1. Abbiamo un avvocato che parla a nome nostro. Chi è questo avvocato che si fa nostro portavoce? L'odierna liturgia offre una risposta esauriente: «Abbiamo un avvocato presso il Padre: Gesù Cristo giusto» (1 Gv 2, 1).
Leggiamo negli Atti degli Apostoli: «Il Dio di Abramo, di Isacco e di Giacobbe, il Dio dei nostri padri ha glorificato il suo servo Gesù» (At 3, 13). Egli è colui che è stato tradito e rinnegato dai suoi connazionali, persino quando Pilato voleva liberarlo. Essi chiesero che fosse graziato al suo posto un assassino, Barabba. In tal modo fu condannato alla morte l'autore della vita (cfr At 3, 13-15).
Ma «Dio l'ha risuscitato dai morti» (At 3, 15). Così parla Pietro che fu testimone diretto della passione, morte e risurrezione di Cristo. Come tale fu inviato ai figli di Israele e a tutte le nazioni del mondo. Nel rivolgersi ai propri connazionali, tuttavia, egli non soltanto accusa, ma anche scusa: «Fratelli, io so che voi avete agito per ignoranza, così come i vostri capi» (At 3, 17).

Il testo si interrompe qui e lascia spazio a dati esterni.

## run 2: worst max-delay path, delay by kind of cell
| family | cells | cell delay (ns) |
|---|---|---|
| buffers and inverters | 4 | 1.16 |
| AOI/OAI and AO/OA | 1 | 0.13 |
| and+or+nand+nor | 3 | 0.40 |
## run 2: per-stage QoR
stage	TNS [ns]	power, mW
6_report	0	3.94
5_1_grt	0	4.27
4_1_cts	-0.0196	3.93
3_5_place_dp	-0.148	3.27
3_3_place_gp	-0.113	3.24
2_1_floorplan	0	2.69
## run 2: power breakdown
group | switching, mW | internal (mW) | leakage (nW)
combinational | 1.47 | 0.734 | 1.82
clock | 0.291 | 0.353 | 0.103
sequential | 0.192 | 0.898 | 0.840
==> src/rtl/sys_bus_timeout.sv <==
// Bus watchdog: forwards strobes/responses with zero latency and forces ack+err
// on a stuck slave. Optional timeout statistics via SYS_BUS_TIMEOUT_STATUS_EN.
module sys_bus_timeout
    import sys_bus_pkg::*;
#(
    parameter int                TIMEOUT     = 256,
    parameter int                CNTW        = 16,
    parameter int                ORPHAN_WAIT = 64,
    parameter logic [DATA_W-1:0] ERR_RDATA   = ERR_RDATA_DEF
) (
    input  logic              sys_clk_i,
    input  logic              sys_rstn_i,
    input  logic [ADDR_W-1:0] m_addr_i,
    input  logic [DATA_W-1:0] m_wdata_i,
    input  logic [SEL_W-1:0]  m_sel_i,
    input  logic              m_wen_i,
    input  logic              m_ren_i,
    output logic [DATA_W-1:0] m_rdata_o,
    output logic              m_err_o,
    output logic              m_ack_o,
    output logic [ADDR_W-1:0] s_addr_o,
    output logic [DATA_W-1:0] s_wdata_o,
    output logic [SEL_W-1:0]  s_sel_o,
    output logic              s_wen_o,
    output logic              s_ren_o,
    input  logic [DATA_W-1:0] s_rdata_i,
    input  logic              s_err_i,
    input  logic              s_ack_i,
    output logic              proto_err_o
`ifdef SYS_BUS_TIMEOUT_STATUS_EN
    ,
    output logic [31:0]       to_cnt_o,
    output logic [31:0]       to_addr_o
`endif
);

    state_e          state_q;
    state_e          state_d;
    logic            proto_q;
    logic            proto_d;
    logic            strobe;
    logic            cnt_clr;
    logic            cnt_inc;
    logic            cnt_hit;
    logic [CNTW-1:0] cnt_term;

    assign strobe    = m_wen_i | m_ren_i;
    assign s_addr_o  = m_addr_i;
    assign s_wdata_o = m_wdata_i;
    assign s_sel_o   = m_sel_i;

    // One counter serves both phases; only the terminal value changes.
    assign cnt_term = (state_q == ST_WAIT) ? CNTW'(TIMEOUT) : CNTW'(ORPHAN_WAIT);

    sys_bus_wait_cnt #(
        .CNTW (CNTW)
    ) u_wait_cnt (
        .clk_i  (sys_clk_i),
        .rst_ni (sys_rstn_i),
        .clr_i  (cnt_clr),
        .inc_i  (cnt_inc),
        .term_i (cnt_term),
        .hit_o  (cnt_hit)
    );

    always_ff @(posedge sys_clk_i or negedge sys_rstn_i) begin
        if (!sys_rstn_i) begin
            state_q <= ST_IDLE;
            proto_q <= 1'b0;
        end else begin
            state_q <= state_d;
            proto_q <= proto_d;
        end
    end

    always_comb begin
        state_d = state_q;
        proto_d = proto_q;
        cnt_clr = 1'b0;
        cnt_inc = 1'b0;
        case (state_q)
            ST_IDLE: begin
                cnt_clr = 1'b1;
                if (strobe && !s_ack_i) begin
                    state_d = ST_WAIT;
                    cnt_inc = 1'b1;
                end
            end
            ST_WAIT: begin
                if (strobe) begin
                    proto_d = 1'b1;
                end
                // A slave ack in the timeout cycle takes priority over the forced error.
                if (s_ack_i) begin
                    state_d = ST_IDLE;
                    cnt_clr = 1'b1;
                end else if (cnt_hit) begin
                    state_d = ST_ORPHAN;
                    cnt_clr = 1'b1;
                end else begin
                    cnt_inc = 1'b1;
                end
            end
            ST_ORPHAN: begin
                if (s_ack_i || cnt_hit) begin
                    state_d = ST_IDLE;
                    cnt_clr = 1'b1;
                end else begin
                    cnt_inc = 1'b1;
                end
            end
            default: begin
                state_d = ST_IDLE;
                cnt_clr = 1'b1;
            end
        endcase
    end

    always_comb begin
        s_wen_o   = 1'b0;
        s_ren_o   = 1'b0;
        m_ack_o   = 1'b0;
        m_err_o   = 1'b0;
        m_rdata_o = '0;
        if (sys_rstn_i) begin
            case (state_q)
                ST_IDLE: begin
                    s_wen_o = m_wen_i;
                    s_ren_o = m_ren_i;
                    if (strobe && s_ack_i) begin
                        m_ack_o   = 1'b1;
                        m_err_o   = s_err_i;
                        m_rdata_o = s_rdata_i;
                    end
                end
                ST_WAIT: begin
                    if (s_ack_i) begin
                        m_ack_o   = 1'b1;
                        m_err_o   = s_err_i;
                        m_rdata_o = s_rdata_i;
                    end else if (cnt_hit) begin
                        m_ack_o   = 1'b1;
                        m_err_o   = 1'b1;
                        m_rdata_o = ERR_RDATA;
                    end
                end
                ST_ORPHAN: begin
                    // Fail fast: the slave is still presumed busy with the abandoned access.
                    if (strobe) begin
                        m_ack_o   = 1'b1;
                        m_err_o   = 1'b1;
                        m_rdata_o = ERR_RDATA;
                    end
                end
                default: ;
            endcase
        end
    end

    assign proto_err_o = proto_q;

`ifdef SYS_BUS_TIMEOUT_STATUS_EN
    logic        to_fire;
    logic [31:0] req_addr_q;
    logic [31:0] req_addr_d;
    logic [31:0] to_cnt_q;
    logic [31:0] to_cnt_d;
    logic [31:0] to_addr_q;
    logic [31:0] to_addr_d;

    assign to_fire = (state_q == ST_WAIT) && !s_ack_i && cnt_hit;

    // The address is captured at the strobe because the master may change it afterwards.
    always_comb begin
        req_addr_d = req_addr_q;
        to_cnt_d   = to_cnt_q;
        to_addr_d  = to_addr_q;
        if ((state_q == ST_IDLE) && strobe) begin
            req_addr_d = m_addr_i;
        end
        if (to_fire) begin
            to_cnt_d  = sat_inc32(to_cnt_q);
            to_addr_d = req_addr_q;
        end
    end

    always_ff @(posedge sys_clk_i or negedge sys_rstn_i) begin
        if (!sys_rstn_i) begin
            req_addr_q <= '0;
            to_cnt_q   <= '0;
            to_addr_q  <= '0;
        end else begin
            req_addr_q <= req_addr_d;
            to_cnt_q   <= to_cnt_d;
            to_addr_q  <= to_addr_d;
        end
    end

    assign to_cnt_o  = to_cnt_q;
    assign to_addr_o = to_addr_q;
`endif

endmodule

Pietro è testimone consapevole della verità sul Messia che, sulla croce, ha portato a compimento le antiche profezie: Gesù Cristo è diventato avvocato presso il Padre, l'avvocato del popolo eletto e di tutta l'umanità.
Aggiunge san Giovanni: «Abbiamo un avvocato presso il Padre: Gesù Cristo giusto. Egli infatti è vittima di espiazione per i nostri peccati; non soltanto per i nostri, ma anche per quelli di tutto il mondo» (1 Gv 2, 1-2). Questa verità viene oggi a ripetervi il Successore di Pietro, giunto finalmente in mezzo a voi. Popolo di Sarajevo e di tutta la Bosnia ed Erzegovina, io vengo oggi a dirti: Tu hai un avvocato presso Dio. Il suo nome è: Gesù Cristo giusto!
2. Pietro e Giovanni, come pure gli altri Apostoli, divennero testimoni di questa verità, poiché videro con i loro occhi il Cristo crocifisso e risorto. Si era presentato in mezzo a loro nel Cenacolo, mostrando le ferite della passione; aveva permesso loro di toccarlo, affinché potessero convincersi dal vivo che egli era quello stesso Gesù che avevano prima conosciuto come "il Maestro". E per confermare fino in fondo la verità sulla sua risurrezione, egli ha accettato il cibo che gli avevano offerto, mangiandolo con loro come aveva fatto tante volte prima di morire.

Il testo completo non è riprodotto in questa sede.